Have you ever been “in love?” Do you know that feeling? Some have called it butterflies (i.e., anxiety), others describe it as blindness to reality (i.e., rose-colored glasses). A feeling like our whole world is consumed by that one person– forgetting what lies before and what comes after is left unimaginable without them. It is sheer intoxication, addiction, and lust. We seek every bit of contact with that person just to feel that high, or rush of adrenaline… and when that feeling sinks low, we look for another text message or call. Any form of contact just to be completely beset by our beloved.
We fight so hard for that feeling of “love” that we are willing to compromise on the things we desire (e.g., our “deal-breakers”), our morals, or even our whole selves. To impress, we may pretend to cry with utter compassion while watching rom-coms or attend a sporting event pretending we care about the outcome of a home run or touchdown. We may buy a fresh new jersey and put stripes under our eyes for a football game, schedule a date at a car show, go shopping together, or watch the midnight stars on a padded blanket under the moon. Feigning concern, all in the name of romance; and all just to catch the sweet scent of our beloved treasure. “He kissed my cheek! I’ll never wash it again!” Our hearts scream…

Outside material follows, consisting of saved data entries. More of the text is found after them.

### src/rtl/fifo_wr_ctrl_if.sv
// Write-side bundle of the FIFO: two requester handshakes plus the memory write port.
// master = requester/memory side, slave = fifo_wr_ctrl.
interface fifo_wr_ctrl_if #(
  parameter int unsigned DATA_W = 16,
  parameter int unsigned ADDR_W = 3
);
  logic              req0_valid;
  logic [DATA_W-1:0] req0_data;
  logic              req0_ready;
  logic              req1_valid;
  logic [DATA_W-1:0] req1_data;
  logic              req1_ready;
  logic              wen;
  logic [ADDR_W-1:0] waddr;
  logic [DATA_W-1:0] wdata;

  modport master (
    output req0_valid, req0_data, req1_valid, req1_data,
    input  req0_ready, req1_ready, wen, waddr, wdata
  );

  modport slave (
    input  req0_valid, req0_data, req1_valid, req1_data,
    output req0_ready, req1_ready, wen, waddr, wdata
  );
endinterface

### src/rtl/fifo_wr_ctrl.sv
// Write-domain controller for the 8-entry dual-port FIFO: round-robin arbitration of two
// requesters, write pointers, read-pointer synchroniser, full/almost_full/occupancy.
module fifo_wr_ctrl #(
  parameter int unsigned DATA_W       = 16,
  parameter int unsigned ADDR_W       = 3,
  parameter int unsigned AFULL_THRESH = 6,
  parameter int unsigned SYNC_STAGES  = 2
) (
  input  logic              wclk,
  input  logic              wrst_n,
  fifo_wr_ctrl_if.slave     bus,
  input  logic [ADDR_W:0]   rptr_gray_async,
  output logic [ADDR_W:0]   wptr_gray,
  output logic              full,
  output logic              almost_full,
  output logic [ADDR_W:0]   wcount,
  output logic              blocked_sticky,
  input  logic              blocked_clr
);

  typedef enum logic {
    GRANT_REQ0 = 1'b0,
    GRANT_REQ1 = 1'b1
  } grant_e;

  // Full when the write pointer is one lap ahead: top two Gray bits inverted, rest equal.
  localparam logic [ADDR_W:0] FULL_MASK = {2'b11, {(ADDR_W-1){1'b0}}};
  localparam logic [ADDR_W:0] AFULL_LVL = (ADDR_W+1)'(AFULL_THRESH);

  grant_e            last_grant;
  logic [ADDR_W:0]   wptr_bin;
  logic [ADDR_W:0]   sync_q [SYNC_STAGES];
  logic [ADDR_W:0]   rq_gray;
  logic [ADDR_W:0]   rq_bin;

  logic              grant0;
  logic              grant1;
  logic              accept;
  logic [DATA_W-1:0] grant_data;
  logic [ADDR_W:0]   next_wbin;
  logic [ADDR_W:0]   next_wgray;
  logic [ADDR_W:0]   next_wcount;

  // Read-pointer synchroniser
  always_ff @(posedge wclk or negedge wrst_n) begin
    if (!wrst_n) begin
      for (int unsigned i = 0; i < SYNC_STAGES; i++) begin
        sync_q[i] <= '0;
      end
    end else begin
      sync_q[0] <= rptr_gray_async;
      for (int unsigned i = 1; i < SYNC_STAGES; i++) begin
        sync_q[i] <= sync_q[i-1];
      end
    end
  end

  assign rq_gray = sync_q[SYNC_STAGES-1];

  always_comb begin
    rq_bin = '0;
    for (int unsigned i = 0; i <= ADDR_W; i++) begin
      rq_bin[i] = ^(rq_gray >> i);
    end
  end

  // Arbitration: on a tie the requester that did not win last time is granted.
  always_comb begin
    grant0 = !full && bus.req0_valid && (!bus.req1_valid || last_grant == GRANT_REQ1);
    grant1 = !full && bus.req1_valid && (!bus.req0_valid || last_grant == GRANT_REQ0);
    accept = grant0 || grant1;
    grant_data = grant1 ? bus.req1_data : bus.req0_data;
    bus.req0_ready = grant0;
    bus.req1_ready = grant1;
  end

  always_comb begin
    next_wbin   = wptr_bin + (ADDR_W+1)'(accept);
    next_wgray  = next_wbin ^ (next_wbin >> 1);
    next_wcount = next_wbin - rq_bin;
  end

  always_ff @(posedge wclk or negedge wrst_n) begin
    if (!wrst_n) begin
      last_grant <= GRANT_REQ1;
      wptr_bin   <= '0;
      wptr_gray  <= '0;
      bus.wen    <= 1'b0;
      bus.waddr  <= '0;
      bus.wdata  <= '0;
    end else begin
      bus.wen <= accept;
      if (accept) begin
        last_grant <= grant1 ? GRANT_REQ1 : GRANT_REQ0;
        bus.waddr  <= wptr_bin[ADDR_W-1:0];
        bus.wdata  <= grant_data;
      end
      wptr_bin  <= next_wbin;
      wptr_gray <= next_wgray;
    end
  end

  always_ff @(posedge wclk or negedge wrst_n) begin
    if (!wrst_n) begin
      full        <= 1'b0;
      almost_full <= 1'b0;
      wcount      <= '0;
    end else begin
      full        <= (next_wgray == (rq_gray ^ FULL_MASK));
      almost_full <= (next_wcount >= AFULL_LVL);
      wcount      <= next_wcount;
    end
  end

  always_ff @(posedge wclk or negedge wrst_n) begin
    if (!wrst_n) begin
      blocked_sticky <= 1'b0;
    end else if (blocked_clr) begin
      blocked_sticky <= 1'b0;
    end else if (full && (bus.req0_valid || bus.req1_valid)) begin
      blocked_sticky <= 1'b1;
    end
  end

endmodule
**config.mk**
```make
export PLATFORM = sky130hd
export DESIGN_NAME = regfile_write_arbiter
export DESIGN_NICKNAME = d
export VERILOG_FILES = /design/src/rtl/regfile_write_arbiter.sv
export SDC_FILE = /design/constraint.sdc
export NUM_CORES = 1
export LEC_CHECK = 0
export ABC_CLOCK_PERIOD_IN_PS = 2400
export BUFFER_PORTS_ARGS = -buffer_cell sky130_fd_sc_hd__buf_4
export CORE_MARGIN = 2
export CORE_UTILIZATION = 45
export DETAILED_ROUTE_END_ITERATION = 16
export PLACE_DENSITY_LB_ADDON = 0.15
export SLEW_MARGIN = 30
export SYNTH_ARGS = -nofsm -noshare
export SYNTH_HDL_FRONTEND = slang
export SYNTH_SLANG_ARGS = --single-unit
export TNS_END_PERCENT = 50
```
**constraint.sdc**
```tcl
create_clock -name clk -period 2.4 [get_ports clk]
set_input_delay 0.48 -clock clk [delete_from_list [all_inputs] [get_ports clk]]
set_output_delay 0.48 -clock clk [all_outputs]
set_load 0.05 [all_outputs]
```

But why do we seek out this feeling with such great fervor, when we know the feeling will fade? Do we think we will be the only exception to the human race who will have a burning hot marriage every moment of every day of every year we are alive? Or do we just ignore that fact because we know the feeling gets us so high?
Maybe we think having someone by our side will cure our loneliness; however, loneliness is just a symptom of an inner void. Maybe you were abused, humiliated, or abandoned by someone, so you think: “Well, my void was left by a man/woman, so it’s only natural that my void can be filled by a man/woman.” This is a flat-out lie… dark deceit simmering just below the surface ready to boil over, yet we keep it at bay by looking the other way. Sweeping it under the rug, rather.
We may seek to fill the inner longing we feel with love, television/movies, romance novels, video games, sports, social media, eating, chocolate and ice cream, and sprinkles galore… but none of these seem to work, because once we are done being distracted by them, the feeling of longing pops back up like a game of Whac-A-Mole. Thus none of these are real solutions; rather they are numbing distractions. But why not seek a true solution? Will it take too much effort?
There is a way to address our voids without filling them with people or “things.” Love, for example, will always let us down. Not because love is imperfect, but because people are. No one is going to be able to live up to our need for perfection– a person who is there for us 100% of the time no matter the circumstance. People argue, we disagree. We cannot be perfectly compatible with anyone on this earth, yet we are disappointed when they cannot live up to our expectations. Maybe it’s not “them” but our expectations that are the problem. Our anxiety, depression, or loneliness will not be cured by any human being present on this earth.
Let our counselors at NuWell Counseling help guide you into inner healing so that the “need” for “something” or someone will be subdued into a desire. Wouldn’t you rather be with someone out of a desire, as opposed to a selfish need? Wouldn’t you rather desire to love someone than to seek to merely receive? NuWell Counseling can help. Take the first step and sign up for a free 30-minute consultation with one of our beloved counselors, and see where the road of love will lead… surely to open fields with the flowers of joy and peace!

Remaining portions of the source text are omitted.